Visintin operated a business selling costumes and related goods to clients in the performing arts industry. Their business was in the CBD and relied in part on foot traffic. The relevant policy clauses were:

4. Infectious disease etc.

We will also pay You for interruption or interference with Your Business due to closure or evacuation of the whole or part of the Premises during the Period of Insurance:

  • as a result of the outbreak of a notifiable human infectious or contagious disease occurring within a 20km radius of the Premises.

“Prevention of Access”

We will cover You for interruption of Your Business that is caused by or results from damage in the vicinity of the Premises which shall prevent or hinder the use or access to the Premises ….

We will cover You for interruption to Your Business that is caused by an order of any legal authority which prevents or restricts access to the Premises provided that the order result from threat of damage to property or persons within 50-kilometer radius of the Premises…”

Court’s decision re business interruption insurance

The court decided that Visintin could not claim business interruption insurance because:

Clause 4(b)

The clause requires the outbreak of Covid-19 within a 20km radius and not the action of any authority. Clause 4(b) covers a voluntary decision to close the Premises due to a Covid-19 outbreak.

Reduced opening hours, operation by appointment only, a prohibition on walk in customers and social distance requirements did not cause Visintin’s premises to close.

Even if there was closure, there was no evidence that a Covid-19 outbreak within the 20km radius caused the closure.
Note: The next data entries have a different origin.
### src/rtl/itlb_ctrl.sv
// itlb_ctrl: boot loader, tlbwrite sequencer and miss/stall controller for the 4-entry FETCH ITLB.
// Defining ITLB_FLUSH_EN adds a flush input and a one-cycle FLUSH state that invalidates every entry.
module itlb_ctrl #(
   parameter int num_tlb_lines     = 4,
   parameter int tag_bits_per_addr = 10
) (
   input  logic                         clk,
   input  logic                         reset,
`ifdef ITLB_FLUSH_EN
   input  logic                         flush,
`endif
   input  logic                         lookup_req,
   input  logic [tag_bits_per_addr-1:0] lookup_vpn,
   input  logic                         tlb_hit,
   input  logic                         wr_req,
   input  logic [tag_bits_per_addr-1:0] wr_vpn,
   input  logic [tag_bits_per_addr-1:0] wr_ppn,
   output logic                         wr_ready,
   output logic [num_tlb_lines-1:0]     tlb_we,
   output logic [tag_bits_per_addr-1:0] tlb_vpn_d,
   output logic [tag_bits_per_addr-1:0] tlb_ppn_d,
   output logic [num_tlb_lines-1:0]     tlb_valid_we,
   output logic [num_tlb_lines-1:0]     tlb_valid_d,
   output logic                         fetch_stall,
   output logic                         miss_exc,
   output logic [tag_bits_per_addr-1:0] miss_vpn,
   input  logic                         exc_ack,
   output logic                         init_done
);

   localparam logic [2:0] BOOT0 = 3'd0;
   localparam logic [2:0] BOOT1 = 3'd1;
   localparam logic [2:0] IDLE  = 3'd2;
   localparam logic [2:0] WRITE = 3'd3;
   localparam logic [2:0] MISS  = 3'd4;
`ifdef ITLB_FLUSH_EN
   localparam logic [2:0] FLUSH = 3'd5;
`endif

   localparam logic [tag_bits_per_addr-1:0] BOOT0_VPN = tag_bits_per_addr'(8'h08);
   localparam logic [tag_bits_per_addr-1:0] BOOT0_PPN = tag_bits_per_addr'(8'h00);
   localparam logic [tag_bits_per_addr-1:0] BOOT1_VPN = tag_bits_per_addr'(8'h09);
   localparam logic [tag_bits_per_addr-1:0] BOOT1_PPN = tag_bits_per_addr'(8'h01);
   localparam logic [tag_bits_per_addr-1:0] ZERO_TAG  = {tag_bits_per_addr{1'b0}};

   logic [2:0]                   state_r;
   logic [2:0]                   state_nxt_s;
   logic                         ret_miss_r;
   logic [1:0]                   victim_r;
   logic [tag_bits_per_addr-1:0] wr_vpn_r;
   logic [tag_bits_per_addr-1:0] wr_ppn_r;
   logic [3:0]                   sh_valid_r;
   logic [tag_bits_per_addr-1:0] sh_vpn_r [4];
   logic [1:0]                   rr_r;
   logic [tag_bits_per_addr-1:0] miss_vpn_r;

   logic                         flush_s;
   logic                         wr_ready_s;
   logic                         accept_wr_s;
   logic                         capture_miss_s;
   logic [3:0]                   match_vec_s;
   logic [2:0]                   match_sel_s;
   logic [2:0]                   free_sel_s;
   logic [1:0]                   victim_s;
   logic                         rr_adv_s;
   logic [3:0]                   victim_oh_s;

   // Returns {found, index} of the lowest set bit.
   function automatic logic [2:0] first_set(input logic [3:0] v);
      casez (v)
         4'b???1: first_set = {1'b1, 2'd0};
         4'b??10: first_set = {1'b1, 2'd1};
         4'b?100: first_set = {1'b1, 2'd2};
         4'b1000: first_set = {1'b1, 2'd3};
         default: first_set = {1'b0, 2'd0};
      endcase
   endfunction

`ifdef ITLB_FLUSH_EN
   assign flush_s = flush;
`else
   assign flush_s = 1'b0;
`endif

   assign wr_ready_s     = (state_r == IDLE) || (state_r == MISS);
   assign accept_wr_s    = wr_ready_s && wr_req && !flush_s;
   assign capture_miss_s = (state_r == IDLE) && !flush_s && !wr_req && lookup_req && !tlb_hit;
   assign victim_oh_s    = 4'b0001 << victim_r;

   // Victim choice: overwrite an existing mapping, else lowest free entry, else round-robin.
   always_comb begin
      match_vec_s = 4'b0000;
      for (int i = 0; i < 4; i++) begin
         match_vec_s[i] = sh_valid_r[i] & (sh_vpn_r[i] == wr_vpn);
      end
      match_sel_s = first_set(match_vec_s);
      free_sel_s  = first_set(~sh_valid_r);
      rr_adv_s    = 1'b0;
      if (match_sel_s[2]) begin
         victim_s = match_sel_s[1:0];
      end else if (free_sel_s[2]) begin
         victim_s = free_sel_s[1:0];
      end else begin
         victim_s = rr_r;
         rr_adv_s = 1'b1;
      end
   end

   // Next-state selection; in IDLE and MISS flush beats write, and write beats miss/ack.
   always_comb begin
      state_nxt_s = state_r;
      case (state_r)
         BOOT0: state_nxt_s = BOOT1;
         BOOT1: state_nxt_s = IDLE;
         IDLE: begin
`ifdef ITLB_FLUSH_EN
            if (flush_s) state_nxt_s = FLUSH;
            else
`endif
            if (wr_req) state_nxt_s = WRITE;
            else if (lookup_req && !tlb_hit) state_nxt_s = MISS;
            else state_nxt_s = IDLE;
         end
         MISS: begin
`ifdef ITLB_FLUSH_EN
            if (flush_s) state_nxt_s = FLUSH;
            else
`endif
            if (wr_req) state_nxt_s = WRITE;
            else if (exc_ack) state_nxt_s = IDLE;
            else state_nxt_s = MISS;
         end
         WRITE: begin
            if (ret_miss_r) state_nxt_s = MISS;
            else state_nxt_s = IDLE;
         end
`ifdef ITLB_FLUSH_EN
         FLUSH: state_nxt_s = IDLE;
`endif
         default: state_nxt_s = BOOT0;
      endcase
   end

   // State, write latches, shadows, round-robin pointer and miss capture.
   always_ff @(posedge clk) begin
      if (reset) begin
         state_r    <= BOOT0;
         ret_miss_r <= 1'b0;
         victim_r   <= 2'd0;
         wr_vpn_r   <= ZERO_TAG;
         wr_ppn_r   <= ZERO_TAG;
         sh_valid_r <= 4'b0000;
         for (int i = 0; i < 4; i++) sh_vpn_r[i] <= ZERO_TAG;
         rr_r       <= 2'd0;
         miss_vpn_r <= ZERO_TAG;
      end else begin
         state_r <= state_nxt_s;
         case (state_r)
            BOOT0: begin
               sh_valid_r  <= 4'b0001;
               sh_vpn_r[0] <= BOOT0_VPN;
            end
            BOOT1: begin
               sh_valid_r[1] <= 1'b1;
               sh_vpn_r[1]   <= BOOT1_VPN;
               rr_r          <= 2'd2;
            end
            IDLE, MISS: begin
               if (accept_wr_s) begin
                  wr_vpn_r   <= wr_vpn;
                  wr_ppn_r   <= wr_ppn;
                  victim_r   <= victim_s;
                  ret_miss_r <= (state_r == MISS);
                  if (rr_adv_s) rr_r <= rr_r + 2'd1;
               end
               if (capture_miss_s) miss_vpn_r <= lookup_vpn;
            end
            WRITE: begin
               sh_valid_r[victim_r] <= 1'b1;
               sh_vpn_r[victim_r]   <= wr_vpn_r;
            end
`ifdef ITLB_FLUSH_EN
            FLUSH: begin
               sh_valid_r <= 4'b0000;
               rr_r       <= 2'd0;
            end
`endif
            default: ret_miss_r <= 1'b0;
         endcase
      end
   end

   // Output decode from the registered state; reset forces the safe idle values.
   always_comb begin
      tlb_we       = 4'b0000;
      tlb_vpn_d    = ZERO_TAG;
      tlb_ppn_d    = ZERO_TAG;
      tlb_valid_we = 4'b0000;
      tlb_valid_d  = 4'b0000;
      fetch_stall  = 1'b1;
      wr_ready     = 1'b0;
      miss_exc     = 1'b0;
      if (reset) begin
         fetch_stall = 1'b1;
      end else begin
         case (state_r)
            BOOT0: begin
               tlb_we       = 4'b0001;
               tlb_vpn_d    = BOOT0_VPN;
               tlb_ppn_d    = BOOT0_PPN;
               tlb_valid_we = 4'b1111;
               tlb_valid_d  = 4'b0001;
            end
            BOOT1: begin
               tlb_we       = 4'b0010;
               tlb_vpn_d    = BOOT1_VPN;
               tlb_ppn_d    = BOOT1_PPN;
               tlb_valid_we = 4'b0010;
               tlb_valid_d  = 4'b0010;
            end
            IDLE: begin
               wr_ready    = 1'b1;
               fetch_stall = 1'b0;
            end
            WRITE: begin
               tlb_we       = victim_oh_s;
               tlb_vpn_d    = wr_vpn_r;
               tlb_ppn_d    = wr_ppn_r;
               tlb_valid_we = victim_oh_s;
               tlb_valid_d  = victim_oh_s;
            end
            MISS: begin
               miss_exc = 1'b1;
               wr_ready = 1'b1;
            end
`ifdef ITLB_FLUSH_EN
            FLUSH: tlb_valid_we = 4'b1111;
`endif
            default: fetch_stall = 1'b1;
         endcase
      end
   end

   assign miss_vpn  = reset ? ZERO_TAG : miss_vpn_r;
   assign init_done = !reset && (state_r != BOOT0) && (state_r != BOOT1);

endmodule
Further, the cause of any closure would be the effect of Government directions on Visintin’s customers and not a Covid-19 outbreak.

“Prevention of access clause”

This clause does not apply to business interruption insurance caused by disease. Clause 4(b) specifically deals with damage caused by disease. If this clause applied to business interruption insurance caused by a disease, there would be conflicting provisions regarding business interruption insurance claims between this clause and clause 4(b), which could not have been the parties’ intention. Further, any access prevention did not apply to Visintin’s premises but to its clients’ premises.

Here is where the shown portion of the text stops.